28日、第94回選抜高等学校野球大会(3月18日開幕、阪神甲子園球場)のセンバツ出場校が発表され、九州国際大付(福岡)の11年ぶり3回目の出場が決まった。

 午後3時50分、西元孝幸学校長の吉報が届き、出場決定の知らせは、すぐに校舎内のグラウンドで練習を行う選手たちへ伝えられた。「先程、センバツの選考委員会から第94回選抜高等学校野球大会への出場をいただきました」と西元校長が高らかに告げると、選手たちは安堵の表情。

 野田 海人主将は「自分の中でも、野球を始めた時からの目標だったので、素直に嬉しい気持ちでいっぱいです。まだ実感は湧いていませんが、そろそろ実戦も始まるので甲子園を意識した気持ちで取り組めたらと思います」と語り、高ぶる気持ちを抑えながら意気込みを口にした。
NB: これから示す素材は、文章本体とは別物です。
==> build 82: inputs <==
Design processor_main, start of the top module:
module processor_main(
		input  clk, reset_n,                       
		input  [31:0] dmem_datain, 
		input  [31:0] imem_data,                   
		output [31:0] dmem_addr, dmem_dataout, PC,
		output dmem_rw, io_rw
   );
	reg [31:0] PFD_PC, PDE_PC, PEM_PC, PMW_PC, PFD_INST, PDE_IMM, PDE_RS1, PDE_RS2, PEM_RS2, PEM_PCADDIMM, PMW_PCADDIMM, PEM_ALUOUT, 
				  PEM_CALOUT, PMW_CALOUT, PMW_DOUT;				  
	reg [2:0] PDE_F3;
	reg PDE_F7, PDE_CTRL_MEMWRITE, PEM_CTRL_MEMWRITE, PDE_CTRL_REGWRITE, PEM_CTRL_REGWRITE, PMW_CTRL_REGWRITE, PDE_CTRL_ALUSRC, 
		 PDE_CRTL_IMMTOREG, PEM_BRANCHFLAG, PFD_TAKENFLAG, PDE_TAKENFLAG, PEM_TAKENFLAG;
	reg [1:0] PDE_CTRL_ALUOP, PDE_CTRL_BRANCH, PDE_CTRL_REGWRITESEL, PEM_CTRL_BRANCH, PEM_CTRL_REGWRITESEL, PMW_CTRL_REGWRITESEL;
	reg [4:0] PDE_RDA, PEM_RDA, PMW_RDA;
	wire STALL, PFD_FLUSH, PDE_FLUSH, TAKENFLAG;
	assign PC = PFD_PC;
	wire ALU_BRANCHFLAG, ALU_BRANCHFLAG_int;	
	assign ALU_BRANCHFLAG = (PEM_PC == 32'b0) ? 1'b0 : ALU_BRANCHFLAG_int;
   wire [31:0] next_instruction, PCADD4;     
   wire [31:0] inst;                 
	wire [31:0] data_rs1;
	wire [31:0] data_rs2, ALU_OUT, PCADDIMM;
	wire [31:0] REALBRANCH;
	assign REALBRANCH = ({(PDE_CTRL_BRANCH[1] & ALU_BRANCHFLAG), PDE_CTRL_BRANCH[0]} == 2'b00) ? PDE_PC :
							  ({(PDE_CTRL_BRANCH[1] & ALU_BRANCHFLAG), PDE_CTRL_BRANCH[0]} == 2'b01) ? PDE_PC :
							  ({(PDE_CTRL_BRANCH[1] & ALU_BRANCHFLAG), PDE_CTRL_BRANCH[0]} == 2'b10) ? ALU_OUT : PCADDIMM;
  ...
Settings: LEC_CHECK=0, ABC_AREA=1, CAP_MARGIN=0, CELL_PAD_IN_SITES_DETAIL_PLACEMENT=2, CORE_MARGIN=9, CORE_UTILIZATION=53, GPL_ROUTABILITY_DRIVEN=1, GPL_TIMING_DRIVEN=1, HOLD_SLACK_MARGIN=0.12, PLACE_DENSITY_LB_ADDON=0.28, SLEW_MARGIN=20; clock period 10.5 ns.
run.sh (not shown) runs the stock make flow with config.mk's settings and CLKGATE_MAP_FILE=.
==> trial 66: changes against build 82 <==
Settings changed: ABC_AREA 1 to not set, CAP_MARGIN 0 to 20, CELL_PAD_IN_SITES_DETAIL_PLACEMENT 2 to not set, CORE_MARGIN 9 to 2, CORE_UTILIZATION 53 to 66, CTS_CLUSTER_SIZE set to 53, GPL_ROUTABILITY_DRIVEN 1 to not set, GPL_TIMING_DRIVEN 1 to not set, HOLD_SLACK_MARGIN 0.12 to not set, PLACE_DENSITY_LB_ADDON 0.28 to not set, SETUP_SLACK_MARGIN set to 1.46.
==> flow/constraint.sdc (replaced) <==
create_clock -name core_clock -period 5.67 [get_ports {clk}]
set_input_delay 1.1340 -clock core_clock [delete_from_list [all_inputs] [get_ports {clk}]]
set_output_delay 1.1340 -clock core_clock [all_outputs]
set_load 0.01 [all_outputs]
==> job_summary.md <==
### Flow metrics

| Metric | Value |
|---|---|
| Err | `[ERROR GRT-0116] Global routing finished with congestion. Check the congestion regions in the DRC Viewer.` |
| Die width | `348 um` |
| Most common cell in the netlist | `edfxtp_1` |
| Failed at | `5_1_grt` |
| Status | `did not finish` |
| Synth top area share | `38.2%` |
the above is filed under trial 66

==> job_summary.md <==
### Flow metrics

| Metric | Value |
|---|---|
| Status | `did not finish` |
| Synth area leaders | `edfxtp_1 (37%), dfrtp_1 (16%), nand2_1 (10%)` |
| Failed at | `3_5_place_dp` |
| Synth top area share | `37.4%` |
| Err | `Error: detail_place.tcl, 38 bad optional access` |
| Final Wtd Congestion | `1.05` |
| Most common cell in the netlist | `nand2_1` |
| Num ports | `164` |
| Die width | `406 um` |
| Seq share, synth | `54.6%` |
| Ys cells | `8765` |
the above is filed under build 82


* * *

==> build 45 <==
processor_main again, from the RTL that the note above started with.
Settings: LEC_CHECK=0, CAP_MARGIN=20, CORE_ASPECT_RATIO=1.16, CORE_MARGIN=2, CORE_UTILIZATION=72, CTS_CLUSTER_DIAMETER=381, CTS_CLUSTER_SIZE=12, MAX_ROUTING_LAYER=met4, PLACE_DENSITY=0.66, SETUP_SLACK_MARGIN=1.88, SLEW_MARGIN=20, TNS_END_PERCENT=95; clock period 14.4 ns.
==> trial 81 (differences from build 45) <==
Settings changed: CORE_ASPECT_RATIO 1.16 to default, CORE_UTILIZATION 72 to 70, CTS_CLUSTER_DIAMETER 381 to 202, CTS_CLUSTER_SIZE 12 to 36, MAX_ROUTING_LAYER met4 to default, PLACE_DENSITY 0.66 to default, SETUP_SLACK_MARGIN 1.88 to default, TNS_END_PERCENT 95 to default.
==> flow/constraint.sdc (replaced) <==
create_clock -name core_clock -period 5.67 [get_ports {clk}]
set_input_delay 1.1340 -clock core_clock [delete_from_list [all_inputs] [get_ports {clk}]]
set_output_delay 1.1340 -clock core_clock [all_outputs]
set_load 0.01 [all_outputs]
==> trial 35 (differences from build 45) <==
Settings changed: ABC_AREA from default to 1, CORE_ASPECT_RATIO 1.16 to default, CORE_UTILIZATION 72 to 58, CTS_CLUSTER_DIAMETER 381 to default, CTS_CLUSTER_SIZE 12 to 64, MAX_ROUTING_LAYER met4 to default, PLACE_DENSITY 0.66 to default, SETUP_SLACK_MARGIN 1.88 to 1.47, TNS_END_PERCENT 95 to default.
==> flow/constraint.sdc (replaced) <==
create_clock -name core_clock -period 5.67 [get_ports {clk}]
set_input_delay 1.1340 -clock core_clock [delete_from_list [all_inputs] [get_ports {clk}]]
set_output_delay 1.1340 -clock core_clock [all_outputs]
set_load 0.01 [all_outputs]
==> Changelog: implementation <==
### Metrics

- Total clock buffers created by CTS: 48
- Status: did not finish
- Failed at: global routing (5_1_grt)
- Netlist cell types: 103
- First Err: [ERROR GRT-0116] Global routing finished with congestion. Check the congestion regions in the DRC Viewer.
- Synth Seq Share: 55.8%
- Row cnt: 122
- Chip Width: 338 µm
- Die area: 114,000 µm²
- Tot GR Track Use: 86.9%
[end of results for trial 81]
==> Changelog: implementation <==
### Implementation results

- Final worst path period share: 118%
- Row cnt: 135
- Post-CTS Setup Inserts: 20
- Synth Seq Share: 54.6%
- Syn Inst Count: 8,765
- Die area: 140,000 µm²
- RSZ-0062 raised after global routing: true
- Final worst slack: -1.04 ns
- Status: failed layout checks
- Ys async rst share: 33.3%
- Chip Width: 374 µm
- Tot GR Track Use: 45.3%
- Fail Reasons: negative setup slack
- Setup violators final: 212
- R2R setup slack: -1.04 ns
- Total clock buffers created by CTS: 165
- Netlist cell types: 67
- Placed insts: 10,712
- Vias after detailed routing: 77,738
[end of results for trial 35]
==> Changelog: implementation <==
### Metrics

- Logic family by area: multiplexers
- Row cnt: 129
- Tot GR Track Use: 82.5%
- RePlAce Congestion: 1.15
- Failed at: global routing (5_1_grt)
- Total clock buffers created by CTS: 146
- Yosys chip area: 77,900 µm²
- First Err: [ERROR GRT-0232] Routing congestion too high. Check the congestion heatmap in the GUI.
- Placed insts: 6,551
- Status: did not finish
- Synth warn: 7
- Netlist cell types: 103
- Synth Seq Share: 55.8%
- Die area: 111,000 µm²
- GR Util met3: 71.4%
- Chip Width: 309 µm
- Floorplan utilization: 72.8%
[end of results for build 45]

* * *

==> build 69: inputs <==
Starting RTL as in the previous note.
make LEC_CHECK=0 CAP_MARGIN=20 CORE_MARGIN=2 CORE_UTILIZATION=70 CTS_CLUSTER_DIAMETER=34 CTS_CLUSTER_SIZE=21 SETUP_SLACK_MARGIN=0.99 SLEW_MARGIN=20 finish   # period 7.11 ns
==> trial 67: changes against build 69 <==
--- a/flow/config.mk
+++ b/flow/config.mk
@@ -9,6 +9,4 @@
 export CORE_MARGIN = 2
-export CORE_UTILIZATION = 70
-export CTS_CLUSTER_DIAMETER = 34
-export CTS_CLUSTER_SIZE = 21
-export SETUP_SLACK_MARGIN = 0.99
+export CORE_UTILIZATION = 40
+export SETUP_SLACK_MARGIN = 2.27
 export SLEW_MARGIN = 20
==> flow/constraint.sdc (replaced) <==
create_clock -name core_clock -period 10.2 [get_ports {clk}]
set_input_delay 2.0400 -clock core_clock [delete_from_list [all_inputs] [get_ports {clk}]]
set_output_delay 2.0400 -clock core_clock [all_outputs]
set_load 0.01 [all_outputs]
==> build 64: changes against build 69 <==
--- a/flow/config.mk
+++ b/flow/config.mk
@@ -9,6 +9,3 @@
 export CORE_MARGIN = 2
-export CORE_UTILIZATION = 70
-export CTS_CLUSTER_DIAMETER = 34
-export CTS_CLUSTER_SIZE = 21
-export SETUP_SLACK_MARGIN = 0.99
+export CORE_UTILIZATION = 56
 export SLEW_MARGIN = 20
==> flow/constraint.sdc (replaced) <==
create_clock -name core_clock -period 10.2 [get_ports {clk}]
set_input_delay 2.0400 -clock core_clock [delete_from_list [all_inputs] [get_ports {clk}]]
set_output_delay 2.0400 -clock core_clock [all_outputs]
set_load 0.01 [all_outputs]
==> comparison <==
Build 64 finished clean. Trial 67 completed with no timing, DRC or antenna violations. Build 69 ended with an error in 5_1_grt, error GRT-0116.
Between build 64 and trial 67, the lower worst setup slack is in build 64 (gap 1.5 ns).
Against trial 67, the hold slack of build 64 is worse by 0.012 ns.
In sequential power, trial 67 and build 64 hardly differ.
In trial 67 the clock power is higher than in build 64, by about 2%.
In trial 67 the clock skew is higher than in build 64, by 0.0052 ns.
Between trial 67 and build 64, the lower total power is in build 64 (gap 1.1%, measured against build 64).
Of build 64 and trial 67, build 64 has the higher sequential share of layout area (gap 1.3 points).
Against trial 67, the cell count of build 64 is smaller by 9.7%.
In trial 67 the combinational power is larger than in build 64, by about 4%.
Between build 64 and trial 67, the lower count of clock-buffer cells in the layout is in build 64 (gap 27).

* * *

==> inputs of v28 <==
processor_main again, from the RTL that the note above started with.
clock: 12.9 ns
lec_check: 0
cap_margin: 20
core_aspect_ratio: 1.16
core_margin: 7
core_utilization: 22
cts_cluster_size: 12
place_density: 0.57
slew_margin: 0
tns_end_percent: 95
==> v1 (differences from v28) <==
- ABC_AREA: default -> 1
- CORE_ASPECT_RATIO: 1.16 -> default
- CORE_MARGIN: 7 -> 2
- CORE_UTILIZATION: 22 -> 68
- CTS_CLUSTER_SIZE: 12 -> 98
- PLACE_DENSITY: 0.57 -> default
- SLEW_MARGIN: 0 -> 20
- TNS_END_PERCENT: 95 -> default
==> flow/constraint.sdc (replaced) <==
create_clock -name core_clock -period 5.91 [get_ports {clk}]
set_input_delay 1.1820 -clock core_clock [delete_from_list [all_inputs] [get_ports {clk}]]
set_output_delay 1.1820 -clock core_clock [all_outputs]
set_load 0.01 [all_outputs]
==> results <==
item	v1	v28
Status	aborted with a tool error	no timing/DRC/antenna violations
Stage where the flow stopped	5_1_grt	-
Total clock buffers created by CTS	160	175
Seq share, synth	54.6%	55.8%
Buffer levels on the longest clock path	3	4
Simple logic cell fraction of the synthesized area	15.2%	6.14%
Pre-CTS setup slack	-0.996 ns	2.71 ns
Die width	346 um	566 um
Yosys Instances	8765	5120
Top cell type by instance count after synthesis	sky130_fd_sc_hd__nand2_1	sky130_fd_sc_hd__edfxtp_1
Post-synthesis mux area share	0%	23.8%
Placed cell count	10.5k	9765
Top cell type's share of synthesized area	37.4%	38.2%
Synthesized-area fraction occupied by adder cells	2.63%	2.68%
Sum of net half-perimeters after detailed placement	214 mm	225 mm
Chip area in the Yosys report	79600 sq um	77900 sq um
Floorplan core area	116000 sq um	353000 sq um

* * *

==> yarrow <==
Starting RTL as in the previous note.
export LEC_CHECK = 0
export ABC_AREA = 1
export CAP_MARGIN = 20
export CORE_MARGIN = 2
export CORE_UTILIZATION = 72
export CTS_CLUSTER_DIAMETER = 366
export CTS_CLUSTER_SIZE = 10
export PLACE_DENSITY_LB_ADDON = 0.03
export SLEW_MARGIN = 20
create_clock -name core_clock -period 5.97 [get_ports {clk}]
==> inputs of indigo, as changes to yarrow <==
==> flow/config.mk (replaced) <==
export PLATFORM = sky130hd
export DESIGN_NAME = processor_main
export DESIGN_NICKNAME = processor_main
export VERILOG_FILES = /design/flow/design.v
export SDC_FILE = /design/flow/constraint.sdc
export NUM_CORES = 4
export LEC_CHECK = 0
export CAP_MARGIN = 20
export CORE_MARGIN = 2
export CORE_UTILIZATION = 9
export SLEW_MARGIN = 20
==> flow/constraint.sdc (replaced) <==
create_clock -name core_clock -period 17.5 [get_ports {clk}]
set_input_delay 3.5000 -clock core_clock [delete_from_list [all_inputs] [get_ports {clk}]]
set_output_delay 3.5000 -clock core_clock [all_outputs]
set_load 0.01 [all_outputs]
==> inputs of sierra, as changes to yarrow <==
==> flow/config.mk (replaced) <==
export PLATFORM = sky130hd
export DESIGN_NAME = processor_main
export DESIGN_NICKNAME = processor_main
export VERILOG_FILES = /design/flow/design.v
export SDC_FILE = /design/flow/constraint.sdc
export NUM_CORES = 4
export LEC_CHECK = 0
export CAP_MARGIN = 20
export CORE_MARGIN = 2
export CORE_UTILIZATION = 40
export SLEW_MARGIN = 20
==> flow/constraint.sdc (replaced) <==
create_clock -name core_clock -period 11.0 [get_ports {clk}]
set_input_delay 2.2000 -clock core_clock [delete_from_list [all_inputs] [get_ports {clk}]]
set_output_delay 2.2000 -clock core_clock [all_outputs]
set_load 0.01 [all_outputs]
==> inputs of lagoon, as changes to yarrow <==
--- a/flow/config.mk
+++ b/flow/config.mk
@@ -10,6 +10,7 @@
 export CORE_MARGIN = 2
 export CORE_UTILIZATION = 72
-export CTS_CLUSTER_DIAMETER = 366
 export CTS_CLUSTER_SIZE = 10
-export PLACE_DENSITY_LB_ADDON = 0.03
+export HOLD_SLACK_MARGIN = 0.29
+export SETUP_SLACK_MARGIN = 1.28
 export SLEW_MARGIN = 20
+export TNS_END_PERCENT = 40
==> flow/constraint.sdc (replaced) <==
create_clock -name core_clock -period 4.65 [get_ports {clk}]
set_input_delay 0.9300 -clock core_clock [delete_from_list [all_inputs] [get_ports {clk}]]
set_output_delay 0.9300 -clock core_clock [all_outputs]
set_load 0.01 [all_outputs]
==> comparison table <==
| metric | indigo | lagoon | yarrow | sierra |
|---|---|---|---|---|
| Run status | no timing/DRC/antenna violations | stopped before the end | stopped before the end | no timing/DRC/antenna violations |
| Failing step | - | clock tree synthesis | global routing | - |
| Total length of routed met2 wires | 148,000 um | - | - | 145,000 um |
| Root Buffer | sky130_fd_sc_hd__clkbuf_16 | - | sky130_fd_sc_hd__clkbuf_16 | sky130_fd_sc_hd__clkbuf_16 |
| Total number of sequential cells | 1,545 | - | - | 1,545 |
| Final sum of negative setup slack | 0 ns | - | - | 0 ns |
| Fin util | 12.1% | - | - | 48.3% |
| Number of CTS-inserted buffers | 168 | - | 172 | 171 |
| Worst Hold Class | flop to flop | - | - | flop to flop |
| Endpoint, Worst Hold | PMW_PCADDIMM[20]$_DFF_PN0_ | - | - | PMW_PCADDIMM[23]$_DFF_PN0_ |
| Total antenna diodes in the routed design | 21 | - | - | 19 |
| Tightest hold margin | 0.342 ns | - | - | 0.345 ns |
| Areal power density over the cells | 103 mW/mm^2 | - | - | 184 mW/mm^2 |
| Largest cell class by area | flip-flops and latches | - | - | flip-flops and latches |
| Count of clock tree sinks | 1,545 | - | 1,545 | 1,545 |
| Width of the chip | 934 um | 336 um | 336 um | 445 um |
| Initial Utilization | 9.03% | 72.8% | 72.8% | 40.4% |
| Sum of buffers and inverters on the critical path | 1 | - | - | 6 |
No activity file was given, so power comes from the tool's default toggle rates.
 昨秋は、強力打線を武器に秋季九州地区大会優勝を果たし、明治神宮大会でもベスト4進出。核弾頭の黒田 義信外野手(2年)に始まり、強肩強打の野田捕手(2年)、1年生スラッガーの佐倉 侠史朗内野手と高い攻撃力が光り、また守備面でもエース左腕の香西一希投手(2年)を軸に、九州大会の全4試合を通じて無失策と攻守でバランスの取れた布陣となってる。

 チームを率いる楠城徹監督は、「秋の予選のスタートでは、『こういうチームだ』といったものがありませんでしたが、一戦ごとに守りのチームから打つチームに変貌していき、強いチームとも互角に戦えるなと実感していきました。打つ方では1番の黒田、4番の佐倉が間違いなく打ってくれると信じています」と語り、その打力に自信を見せる。

 楠城監督は2014年夏に就任して以降、2度(2015年・2016年)の夏の甲子園出場に導いてきたが、センバツ甲子園への出場はこれが初となる。明治神宮大会を経験したことで、選手たちは全国レベルを肌で感じ、全国制覇への距離はより明確になった。

「前回の甲子園から間が空いてしまい、ウズウズしているところに、このような結果が出せました。前回、前々回と違って、どれくらいの戦力があるか明治神宮大会で経験させてもらいましたので、頂点を目指してしっかりと戦いたいと思います」

 前回の選抜甲子園出場の際は、髙城 俊人捕手(DeNA)や三好 匠投手(広島)などを擁して準優勝に輝いた。九州の横綱が、初の栄冠を勝ち取るか注目だ。